Screenwriter David Mamet
DAVID MAMET’S BOLD MEMO?
Everything looks worse
In black and white
Kodachrome by Paul Simon
(I love this song, but everything doesn’t look worse in black and white)
Today wraps up a series of posts taken from Jerry Lewis’s book, The Total Film-Maker. These insights are from chapter 14—OTHER FILM-MAKERS, OTHER FILMS.
“I’m convinced that the best example of a total film maker was Chaplin. He was totally in, on, and all over his films. He created them in the fullest sense of the word: experimented to see how widely, how cleverly and skillfully he could work.
“Chaplin also had a powerful family of fine comic people who worked with him picture after picture. He often used one actor for three different roles within the same film, changing costume and make-up to change characters. Ford Sterling played three completely different roles in City Lights.
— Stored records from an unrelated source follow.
===== src/hdl/cpu_lite_defs.svh =====
`ifndef CPU_LITE_DEFS_SVH
`define CPU_LITE_DEFS_SVH

// datapath
`define XLEN          32
`define REG_COUNT     32
`define REG_ADDR_W    5

// instruction store
`define IMEM_DEPTH    16
`define IMEM_ADDR_W   4

// host loader framing bytes
`define START_MARKER  8'hFE
`define END_MARKER    8'hFF

`endif

===== src/hdl/host_pkg.sv =====
`default_nettype none

`include "cpu_lite_defs.svh"

package host_pkg;

    typedef logic [7:0]              byte_t;
    typedef logic [1:0]              byte_sel_t;   // 0 is bits 7..0
    typedef logic [`IMEM_ADDR_W-1:0] imem_addr_t;

    typedef enum logic [1:0] {
        IDLE,     // waiting for start marker
        LOADING,  // collecting instruction bytes
        RUN       // held until reset
    } load_state_t;

endpackage

`default_nettype wire


===== src/hdl/isa_pkg.sv =====
`default_nettype none

`include "cpu_lite_defs.svh"

package isa_pkg;

    typedef logic [`XLEN-1:0]       word_t;
    typedef logic [`REG_ADDR_W-1:0] reg_addr_t;
    typedef logic [31:0]            instr_t;

    typedef enum logic [6:0] {
        OP     = 7'b0110011,  // register-register
        OP_IMM = 7'b0010011   // register-immediate
    } opcode_t;

    typedef enum logic [2:0] {
        ALU_ADD,
        ALU_SUB,
        ALU_AND,
        ALU_OR,
        ALU_XOR,
        ALU_SLL,
        ALU_SLT
    } alu_op_t;

    // funct3 field values
    localparam logic [2:0] F3_ADD_SUB = 3'b000;
    localparam logic [2:0] F3_SLL     = 3'b001;
    localparam logic [2:0] F3_SLT     = 3'b010;
    localparam logic [2:0] F3_XOR     = 3'b100;
    localparam logic [2:0] F3_OR      = 3'b110;
    localparam logic [2:0] F3_AND     = 3'b111;

    // funct7 field values
    localparam logic [6:0] F7_BASE    = 7'b0000000;
    localparam logic [6:0] F7_ALT     = 7'b0100000;  // sub

endpackage

`default_nettype wire


===== src/hdl/cpu_lite_top.sv =====
`default_nettype none

`include "cpu_lite_defs.svh"

module cpu_lite_top
    import isa_pkg::*;
    import host_pkg::*;
(
    input  logic      clk_i,
    input  logic      reset,
    input  logic      host_valid_i,
    input  byte_t     host_byte_i,
    input  reg_addr_t reg_sel_i,
    input  byte_sel_t byte_sel_i,
    output byte_t     value_o,
    output logic      is_positive_o,
    output logic      done_o
);

    logic                  run;
    logic [`IMEM_ADDR_W:0] instr_count;
    imem_addr_t            fetch_addr;
    instr_t                fetch_instr;
    reg_addr_t             rs1_addr;
    reg_addr_t             rs2_addr;
    word_t                 rs1_data;
    word_t                 rs2_data;
    word_t                 operand_a;
    word_t                 operand_b;
    alu_op_t               alu_op;
    word_t                 alu_result;
    logic                  wr_en;
    reg_addr_t             wr_addr;
    word_t                 wr_data;

    instr_store u_instr_store (
        .clk_i         (clk_i),
        .reset         (reset),
        .host_valid_i  (host_valid_i),
        .host_byte_i   (host_byte_i),
        .fetch_addr_i  (fetch_addr),
        .fetch_instr_o (fetch_instr),
        .instr_count_o (instr_count),
        .run_o         (run)
    );

    exec_core u_exec_core (
        .clk_i         (clk_i),
        .reset         (reset),
        .run_i         (run),
        .instr_count_i (instr_count),
        .instr_i       (fetch_instr),
        .fetch_addr_o  (fetch_addr),
        .rs1_addr_o    (rs1_addr),
        .rs2_addr_o    (rs2_addr),
        .rs1_data_i    (rs1_data),
        .rs2_data_i    (rs2_data),
        .operand_a_o   (operand_a),
        .operand_b_o   (operand_b),
        .alu_op_o      (alu_op),
        .result_i      (alu_result),
        .wr_en_o       (wr_en),
        .wr_addr_o     (wr_addr),
        .wr_data_o     (wr_data),
        .done_o        (done_o)
    );

    alu u_alu (
        .operand_a_i (operand_a),
        .operand_b_i (operand_b),
        .alu_op_i    (alu_op),
        .result_o    (alu_result)
    );

    reg_file u_reg_file (
        .clk_i         (clk_i),
        .reset         (reset),
        .rs1_addr_i    (rs1_addr),
        .rs2_addr_i    (rs2_addr),
        .rs1_data_o    (rs1_data),
        .rs2_data_o    (rs2_data),
        .wr_en_i       (wr_en),
        .wr_addr_i     (wr_addr),
        .wr_data_i     (wr_data),
        .reg_sel_i     (reg_sel_i),
        .byte_sel_i    (byte_sel_i),
        .value_o       (value_o),
        .is_positive_o (is_positive_o)
    );

endmodule

`default_nettype wire


===== src/hdl/reg_file.sv =====
`default_nettype none

`include "cpu_lite_defs.svh"

module reg_file
    import isa_pkg::*;
    import host_pkg::*;
(
    input  logic      clk_i,
    input  logic      reset,
    input  reg_addr_t rs1_addr_i,
    input  reg_addr_t rs2_addr_i,
    output word_t     rs1_data_o,
    output word_t     rs2_data_o,
    input  logic      wr_en_i,
    input  reg_addr_t wr_addr_i,
    input  word_t     wr_data_i,
    input  reg_addr_t reg_sel_i,
    input  byte_sel_t byte_sel_i,
    output byte_t     value_o,
    output logic      is_positive_o
);

    word_t regs [`REG_COUNT];
    word_t sel_word;  // register picked by host

    always_ff @(posedge clk_i or posedge reset) begin
        if (reset) begin
            for (int i = 0; i < `REG_COUNT; i++) begin
                regs[i] <= '0;
            end
        end else if (wr_en_i && (wr_addr_i != '0)) begin
            regs[wr_addr_i] <= wr_data_i;  // x0 stays zero
        end
    end

    assign rs1_data_o = regs[rs1_addr_i];
    assign rs2_data_o = regs[rs2_addr_i];

    // host readout
    assign sel_word      = regs[reg_sel_i];
    assign value_o       = sel_word[{byte_sel_i, 3'b000} +: 8];
    assign is_positive_o = ~sel_word[`XLEN-1];

endmodule

`default_nettype wire


===== src/hdl/alu.sv =====
`default_nettype none

module alu
    import isa_pkg::*;
(
    input  word_t   operand_a_i,
    input  word_t   operand_b_i,
    input  alu_op_t alu_op_i,
    output word_t   result_o
);

    always_comb begin
        case (alu_op_i)
            ALU_ADD: result_o = operand_a_i + operand_b_i;
            ALU_SUB: result_o = operand_a_i - operand_b_i;
            ALU_AND: result_o = operand_a_i & operand_b_i;
            ALU_OR:  result_o = operand_a_i | operand_b_i;
            ALU_XOR: result_o = operand_a_i ^ operand_b_i;
            ALU_SLL: result_o = operand_a_i << operand_b_i[4:0];  // low five bits only
            ALU_SLT: begin
                // signed compare, result is 0 or 1
                if ($signed(operand_a_i) < $signed(operand_b_i)) begin
                    result_o = word_t'(1);
                end else begin
                    result_o = '0;
                end
            end
            default: result_o = '0;
        endcase
    end

endmodule

`default_nettype wire


===== src/hdl/exec_core.sv =====
`default_nettype none

`include "cpu_lite_defs.svh"

module exec_core
    import isa_pkg::*;
    import host_pkg::*;
(
    input  logic                  clk_i,
    input  logic                  reset,
    input  logic                  run_i,
    input  logic [`IMEM_ADDR_W:0] instr_count_i,
    input  instr_t                instr_i,
    output imem_addr_t            fetch_addr_o,
    output reg_addr_t             rs1_addr_o,
    output reg_addr_t             rs2_addr_o,
    input  word_t                 rs1_data_i,
    input  word_t                 rs2_data_i,
    output word_t                 operand_a_o,
    output word_t                 operand_b_o,
    output alu_op_t               alu_op_o,
    input  word_t                 result_i,
    output logic                  wr_en_o,
    output reg_addr_t             wr_addr_o,
    output word_t                 wr_data_o,
    output logic                  done_o
);

    logic [`IMEM_ADDR_W:0]   pc_q;
    logic [`IMEM_ADDR_W+1:0] pc_inc;     // wide enough for count of 16
    logic                    active;     // executing this cycle
    logic                    supported;
    logic                    is_imm;
    logic                    done_q;
    opcode_t                 opcode;
    logic [2:0]              funct3;
    logic [6:0]              funct7;
    word_t                   imm_sext;

    assign opcode   = opcode_t'(instr_i[6:0]);
    assign funct3   = instr_i[14:12];
    assign funct7   = instr_i[31:25];
    assign imm_sext = {{(`XLEN-12){instr_i[31]}}, instr_i[31:20]};

    assign active = run_i && (pc_q < instr_count_i);
    assign pc_inc = pc_q + 1'b1;

    always_comb begin
        alu_op_o  = ALU_ADD;
        supported = 1'b0;
        is_imm    = 1'b0;
        case (opcode)
            OP: begin
                supported = 1'b1;
                case ({funct7, funct3})
                    {F7_BASE, F3_ADD_SUB}: alu_op_o = ALU_ADD;
                    {F7_ALT,  F3_ADD_SUB}: alu_op_o = ALU_SUB;
                    {F7_BASE, F3_AND}:     alu_op_o = ALU_AND;
                    {F7_BASE, F3_OR}:      alu_op_o = ALU_OR;
                    {F7_BASE, F3_XOR}:     alu_op_o = ALU_XOR;
                    {F7_BASE, F3_SLL}:     alu_op_o = ALU_SLL;
                    {F7_BASE, F3_SLT}:     alu_op_o = ALU_SLT;
                    default:               supported = 1'b0;
                endcase
            end
            OP_IMM: begin
                supported = 1'b1;
                is_imm    = 1'b1;
                case (funct3)
                    F3_ADD_SUB: alu_op_o = ALU_ADD;  // addi
                    F3_AND:     alu_op_o = ALU_AND;
                    F3_OR:      alu_op_o = ALU_OR;
                    default:    supported = 1'b0;
                endcase
            end
            default: supported = 1'b0;  // no-op, pc still advances
        endcase
    end

    always_ff @(posedge clk_i or posedge reset) begin
        if (reset) begin
            pc_q   <= '0;
            done_q <= 1'b0;
        end else begin
            if (active) begin
                pc_q <= pc_inc[`IMEM_ADDR_W:0];
            end
            // set with the last write, sticky until reset
            if (run_i && (pc_inc >= instr_count_i)) begin
                done_q <= 1'b1;
            end
        end
    end

    assign fetch_addr_o = pc_q[`IMEM_ADDR_W-1:0];
    assign rs1_addr_o   = instr_i[19:15];
    assign rs2_addr_o   = instr_i[24:20];
    assign operand_a_o  = rs1_data_i;
    assign operand_b_o  = is_imm ? imm_sext : rs2_data_i;
    assign wr_addr_o    = instr_i[11:7];
    assign wr_en_o      = active && supported && (wr_addr_o != '0);
    assign wr_data_o    = result_i;
    assign done_o       = done_q;

endmodule

`default_nettype wire


===== src/hdl/instr_store.sv =====
`default_nettype none

`include "cpu_lite_defs.svh"

module instr_store
    import isa_pkg::*;
    import host_pkg::*;
(
    input  logic                  clk_i,
    input  logic                  reset,
    input  logic                  host_valid_i,
    input  byte_t                 host_byte_i,
    input  imem_addr_t            fetch_addr_i,
    output instr_t                fetch_instr_o,
    output logic [`IMEM_ADDR_W:0] instr_count_o,
    output logic                  run_o
);

    instr_t                mem [`IMEM_DEPTH];
    load_state_t           state_q;
    logic [1:0]            phase_q;    // lane of next byte
    logic [`IMEM_ADDR_W:0] count_q;    // words stored
    logic [23:0]           asm_q;      // lower three bytes so far
    logic                  end_seen;
    logic                  data_stb;
    logic                  word_done;
    logic                  has_room;

    // 0xFF only ends the program on a word boundary
    assign end_seen  = host_valid_i && (state_q == LOADING) &&
                       (phase_q == 2'd0) && (host_byte_i == `END_MARKER);
    assign data_stb  = host_valid_i && (state_q == LOADING) && !end_seen;
    assign word_done = data_stb && (phase_q == 2'd3);
    assign has_room  = (count_q < `IMEM_DEPTH);  // extra words dropped

    always_ff @(posedge clk_i or posedge reset) begin
        if (reset) begin
            state_q <= IDLE;
            phase_q <= '0;
            count_q <= '0;
        end else begin
            case (state_q)
                IDLE: begin
                    if (host_valid_i && (host_byte_i == `START_MARKER)) begin
                        state_q <= LOADING;
                        phase_q <= '0;
                        count_q <= '0;
                    end
                end
                LOADING: begin
                    if (end_seen) begin
                        state_q <= RUN;
                    end else if (data_stb) begin
                        phase_q <= phase_q + 2'd1;  // wraps after lane 3
                        if (word_done && has_room) begin
                            count_q <= count_q + 1'b1;
                        end
                    end
                end
                default: state_q <= state_q;  // strobes ignored
            endcase
        end
    end

    // lsb first, so each byte shifts in from the top
    always_ff @(posedge clk_i) begin
        if (data_stb) begin
            asm_q <= {host_byte_i, asm_q[23:8]};
        end
        if (word_done && has_room) begin
            mem[count_q[`IMEM_ADDR_W-1:0]] <= {host_byte_i, asm_q};
        end
    end

    assign fetch_instr_o = mem[fetch_addr_i];
    assign instr_count_o = count_q;
    assign run_o         = (state_q == RUN);

endmodule

`default_nettype wire
--- src/bridge_top.sv ---
// host to core command mailbox
`timescale 1ns/100ps
`include "bridge_cfg.svh"

module bridge_top (
  input  logic                   heep_clk,
  input  logic                   rst_instr_valid_to_regs,
  // host register port
  input  bridge_pkg::host_addr_t host_addr_i,
  input  bridge_pkg::word_t      host_wdata_i,
  input  logic                   host_wr_i,
  input  logic                   host_rd_i,
  output bridge_pkg::word_t      host_rdata_o,
  // obi slave port toward the core
  input  logic                   obi_req_i,
  input  logic                   obi_we_i,
  input  bridge_pkg::be_t        obi_be_i,
  input  bridge_pkg::bus_addr_t  obi_addr_i,
  input  bridge_pkg::word_t      obi_wdata_i,
  output logic                   obi_gnt_o,
  output logic                   obi_rvalid_o,
  output bridge_pkg::word_t      obi_rdata_o
);

  // result path from bus to host side
  logic              result_we;
  bridge_pkg::word_t result_wdata;
  bridge_pkg::be_t   result_be;

  // one link per slot
  mailbox_if slot_if [0:`BRIDGE_NUM_SLOTS-1] ();

  // ----------------------------------------
  // host side
  // ----------------------------------------
  host_reg_decoder u_host_reg_decoder (
    .heep_clk                (heep_clk),
    .rst_instr_valid_to_regs (rst_instr_valid_to_regs),
    .host_addr_i             (host_addr_i),
    .host_wdata_i            (host_wdata_i),
    .host_wr_i               (host_wr_i),
    .host_rd_i               (host_rd_i),
    .host_rdata_o            (host_rdata_o),
    .slots                   (slot_if),
    .result_we_i             (result_we),
    .result_wdata_i          (result_wdata),
    .result_be_i             (result_be)
  );

  // ----------------------------------------
  // mailbox slots
  // ----------------------------------------
  // slot 0 instruction, slot 1 section address
  for (genvar i = 0; i < `BRIDGE_NUM_SLOTS; i++) begin : g_slot
    mailbox_slot u_mailbox_slot (
      .heep_clk                (heep_clk),
      .rst_instr_valid_to_regs (rst_instr_valid_to_regs),
      .slot                    (slot_if[i])
    );
  end

  // ----------------------------------------
  // core side
  // ----------------------------------------
  obi_slave_bridge u_obi_slave_bridge (
    .heep_clk                (heep_clk),
    .rst_instr_valid_to_regs (rst_instr_valid_to_regs),
    .obi_req_i               (obi_req_i),
    .obi_we_i                (obi_we_i),
    .obi_be_i                (obi_be_i),
    .obi_addr_i              (obi_addr_i),
    .obi_wdata_i             (obi_wdata_i),
    .obi_gnt_o               (obi_gnt_o),
    .obi_rvalid_o            (obi_rvalid_o),
    .obi_rdata_o             (obi_rdata_o),
    .slots                   (slot_if),
    .result_we_o             (result_we),
    .result_wdata_o          (result_wdata),
    .result_be_o             (result_be)
  );

endmodule

--- src/host_reg_decoder.sv ---
// host register decoder
`timescale 1ns/100ps
`include "bridge_cfg.svh"

module host_reg_decoder (
  input  logic                   heep_clk,
  input  logic                   rst_instr_valid_to_regs,
  // host register port
  input  bridge_pkg::host_addr_t host_addr_i,
  input  bridge_pkg::word_t      host_wdata_i,
  input  logic                   host_wr_i,
  input  logic                   host_rd_i,
  output bridge_pkg::word_t      host_rdata_o,
  // mailbox slots, filled from here
  mailbox_if.loader              slots [0:`BRIDGE_NUM_SLOTS-1],
  // result writes coming from the core
  input  logic                   result_we_i,
  input  bridge_pkg::word_t      result_wdata_i,
  input  bridge_pkg::be_t        result_be_i
);

  bridge_pkg::slot_valid_t  load_vec;
  bridge_pkg::slot_valid_t  slot_valid;
  bridge_pkg::word_t        slot_data [0:`BRIDGE_NUM_SLOTS-1];
  bridge_pkg::word_t        result_q;
  logic                     result_pending_q;
  logic                     result_rd;
  bridge_pkg::host_status_t host_status;

  // ----------------------------------------
  // slot loading
  // ----------------------------------------
  // status and result registers are read only from the host
  always_comb begin
    load_vec = '0;
    if (host_wr_i) begin
      load_vec[`SLOT_INSTR]        = (host_addr_i == `REG_INSTR);
      load_vec[`SLOT_SECTION_ADDR] = (host_addr_i == `REG_SECTION_ADDR);
    end
  end

  // every slot sees the same write data
  for (genvar i = 0; i < `BRIDGE_NUM_SLOTS; i++) begin : g_slot
    assign slots[i].load      = load_vec[i];
    assign slots[i].load_data = host_wdata_i;
    assign slot_valid[i]      = slots[i].valid;
    assign slot_data[i]       = slots[i].data;
  end

  // ----------------------------------------
  // result register
  // ----------------------------------------
  // bytewise merge, unselected bytes keep the old result
  always_ff @(posedge heep_clk) begin
    if (!rst_instr_valid_to_regs) begin
      result_q <= '0;
    end else if (result_we_i) begin
      for (int b = 0; b < `BRIDGE_BE_W; b++) begin
        if (result_be_i[b]) begin
          result_q[b*8 +: 8] <= result_wdata_i[b*8 +: 8];
        end
      end
    end
  end

  assign result_rd = host_rd_i && (host_addr_i == `REG_RESULT);

  // a new result beats a host read in the same cycle
  always_ff @(posedge heep_clk) begin
    if (!rst_instr_valid_to_regs) begin
      result_pending_q <= 1'b0;
    end else if (result_we_i) begin
      result_pending_q <= 1'b1;
    end else if (result_rd) begin
      result_pending_q <= 1'b0;
    end
  end

  // ----------------------------------------
  // host read path
  // ----------------------------------------
  always_comb begin
    host_status                = '0;
    host_status.instr_valid    = slot_valid[`SLOT_INSTR];
    host_status.addr_valid     = slot_valid[`SLOT_SECTION_ADDR];
    host_status.result_pending = result_pending_q;
  end

  // purely combinational from the address
  always_comb begin
    case (host_addr_i)
      `REG_INSTR:        host_rdata_o = slot_data[`SLOT_INSTR];
      `REG_SECTION_ADDR: host_rdata_o = slot_data[`SLOT_SECTION_ADDR];
      `REG_STATUS:       host_rdata_o = bridge_pkg::word_t'(host_status);
      `REG_RESULT:       host_rdata_o = result_q;
      default:           host_rdata_o = '0;
    endcase
  end

  // a slot flag comes up only after a host write to a slot register
  a_load_needs_host_wr : assert property (
    @(posedge heep_clk) disable iff (!rst_instr_valid_to_regs)
    (|(slot_valid & ~$past(slot_valid))) |->
      $past(host_wr_i) && ($past(host_addr_i) inside {`REG_INSTR, `REG_SECTION_ADDR})
  ) else $error("slot load without a host write");

endmodule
“…Older men like Chaplin and Hitchcock were masters of their craft during their prime years. They were great artists with people and with the tools of their art. George Stevens, in directing A Place in the Sun, Giant and The Greatest Story Ever Told, shows mastery in almost every frame.
“…The work of a Fred Zinnemann comes from knowledge, care and lots of sweat. Films like High Noon, The Sundowners and A Man for All Seasons are the product of a master craftsman. Any young director can learn quite a lesson by watching what he did with the camera, how he handled the actors and treated the subject matter as the result of both.”
Actor, writer, director (and one time USC professor) Jerry Lewis
The Total Film-Maker (1971)
P.S. Those first 30 seconds of the clip from the 6-time Oscar-winning film A Place in the Sun (including Best Picture) where Liz and Monty meet and greet is a great example of fine filmmaking. So much subtext in each other’s “Hello” and great exposition in her line, “I see you had a misspent youth.” In fact, that line covers about 100 pages of the Theodore Dreiser novel— An American Tragedy (1925)— from which the Michael Wilson (a two-time Oscar winner from McAlester, Oklahoma whose credits include Lawrence of Arabia) and Harry Brown based their screenplay. BTW–Patrick Kearney wrote play on the book that premiered on Broadway in 1926. And to come full circle, I have read that Russian Sergei Eisenstein spent some time in Hollywood wrote a screenplay on the book in 1920 that he hoped Charlie Chaplin would produce. If anyone has a link to Eisenstein’s version I’d love to read it. Josef von Sternberg directed the 1931 version of An American Tragedy from a script by Samuel Hoffenstein. If there was ever a timeless title in our 24-7 newscyle era it’s An American Tragedy.